Matrix però, proprio in virtù della sua natura cibernetica, è anche uno spazio che può essere modificato da chi è in grado di alterarne il codice: è il caso di Morpheus (Laurence Fishburne) e del suo gruppo di hacker ribelli con i quali persegue una salvifica operazione di risveglio delle coscienze di coloro che si trovano intrappolati in Matrix. Il training al quale viene sottoposto Neo da Morpheus, oltre a richiamare esplicitamente il dominio proprio del medium videoludico, sottolinea ulteriormente l’identità simulacrale del virtuale, che tuttavia si trascina con sé un’estrema e brutale verità: morire in Matrix significa morire anche nel proprio corpo fisico. In questo senso, il film delle sorelle Wachowski riesce a far coincidere su un ulteriore piano ciò che appare come vero, la “realtà reale”, e ciò che invece dovrebbe essere falso, la realtà immaginaria di Matrix, giungendo pertanto a connettere la presunta falsità dello spazio virtuale con il suo essere terribilmente vero.

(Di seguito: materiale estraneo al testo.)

[src/rtl/axi_interconnect_crossbar_pkg.sv]
// Shared crossbar constants, index-width helper and beat field offsets.
// Used by the response router and its tracking FIFO.
package axi_interconnect_crossbar_pkg;

   localparam int DEF_DEPTH  = 4;
   localparam int DEF_DATA_W = 32;

   localparam int BEAT_RESP_LSB = 0;
   localparam int BEAT_RESP_W   = 2;
   localparam int BEAT_ID_LSB   = 2;
   localparam int BEAT_ID_W     = 4;
   localparam int BEAT_DATA_LSB = 6;

   // Bits needed to hold the value n (never below 1).
   function automatic int LOG2(input int n);
      int r;
      int v;
      r = 1;
      v = n;
      while (v > 1) begin
         v = v >> 1;
         r = r + 1;
      end
      return r;
   endfunction

endpackage

[src/rtl/axi_interconnect_crossbar_resp_fifo.sv]
// In-order tracking FIFO holding granted master indices.
// Caller gates push with !full and pop with !empty.
module axi_interconnect_crossbar_resp_fifo
   import axi_interconnect_crossbar_pkg::*;
#(
   parameter int WIDTH = 1,
   parameter int DEPTH = DEF_DEPTH
) (
   input  logic               clk,
   input  logic               rst_n,
   input  logic               push,
   input  logic [WIDTH-1:0]   push_data,
   input  logic               pop,
   output logic [WIDTH-1:0]   head,
   output logic               full,
   output logic               empty,
   output logic [LOG2(DEPTH):0] count
);

   localparam int PTR_W = LOG2(DEPTH - 1);
   localparam int CNT_W = LOG2(DEPTH) + 1;

   logic [WIDTH-1:0] mem [DEPTH];
   logic [PTR_W-1:0] wr_ptr;
   logic [PTR_W-1:0] rd_ptr;

   assign head  = mem[rd_ptr];
   assign full  = (count == CNT_W'(DEPTH));
   assign empty = (count == '0);

   // Storage and pointers; pointers wrap on power-of-two depth.
   always_ff @(posedge clk or negedge rst_n) begin
      if (!rst_n) begin
         for (int i = 0; i < DEPTH; i++) begin
            mem[i] <= '0;
         end
         wr_ptr <= '0;
         rd_ptr <= '0;
      end else begin
         if (push) begin
            mem[wr_ptr] <= push_data;
            wr_ptr      <= wr_ptr + 1'b1;
         end
         if (pop) begin
            rd_ptr <= rd_ptr + 1'b1;
         end
      end
   end

   // Occupancy: unchanged on simultaneous push and pop.
   always_ff @(posedge clk or negedge rst_n) begin
      if (!rst_n) begin
         count <= '0;
      end else if (push && !pop) begin
         count <= count + 1'b1;
      end else if (pop && !push) begin
         count <= count - 1'b1;
      end
   end

endmodule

Nella celebre sequenza tra Neo e Morpheus, con quest’ultimo che offre al primo la scelta tra una pillola blu (il continuare a vivere nella finzione di Matrix) e una pillola rossa (abbandonare Matrix per risvegliarsi nel mondo reale), la scelta alla quale il personaggio interpretato da Reeves viene sottoposto sembra tuttavia andare ben al di là di un mero scontro dicotomico tra l’illusorio e l’autentico, tra l’immaginario e il reale, tra il falso e il vero. A tal proposito, il filosofo sloveno Slavoj Žižek ha proposto ironicamente nel suo documentario The Pervert’s Guide to Ideology (2012) la necessità di una terza pillola, che disveli invece la realtà all’interno dell’illusione stessa. Come è sempre più evidente oggi, il nostro rapporto con i mondi finzionali che ci vengono proposti dalle nuove tecnologie come, per indicarne una, la Virtual Reality, insieme al costante sviluppo del World Wide Web, sempre più teso verso la costituzione di ecosistemi cibernetici attraverso le piattaforme dei social media, è ormai un rapporto di interdipendenza reciproca che non sembra destinato a volersi arrestare. Perché abbiamo così tanto bisogno di questi paradigmi fittizi? L’illusione, il falso, l’immaginario diventano una necessità, dei supplementi vincolanti che non possono essere abbandonati facilmente e che spesso permettono di ancorarsi al reale, finendo in ultima analisi per sostituirsi ad esso e a plasmare la nostra identità stessa.

Individuando la frattura tra il reale e l’immaginario, insieme alla loro conseguente compenetrazione, Matrix anticipa dunque le tematiche proprie dell’epoca post-11 settembre, riassorbendo nelle proprie immagini delle particolarità che già si percepivano come attuali da qualche anno. Escludendo dal giudizio i due generici sequel del 2003 Matrix Reloaded e Matrix Revolutions, che poco aggiungono alle considerazioni ivi esposte e che sembrano solamente dei film creati ad hoc per cavalcare il successo del primo, l’opera delle sorelle Wachowski si erge a pietra miliare del cinema americano contemporaneo: un film capace di indagare con estrema lucidità e criticità le peculiarità proprie del nostro tempo.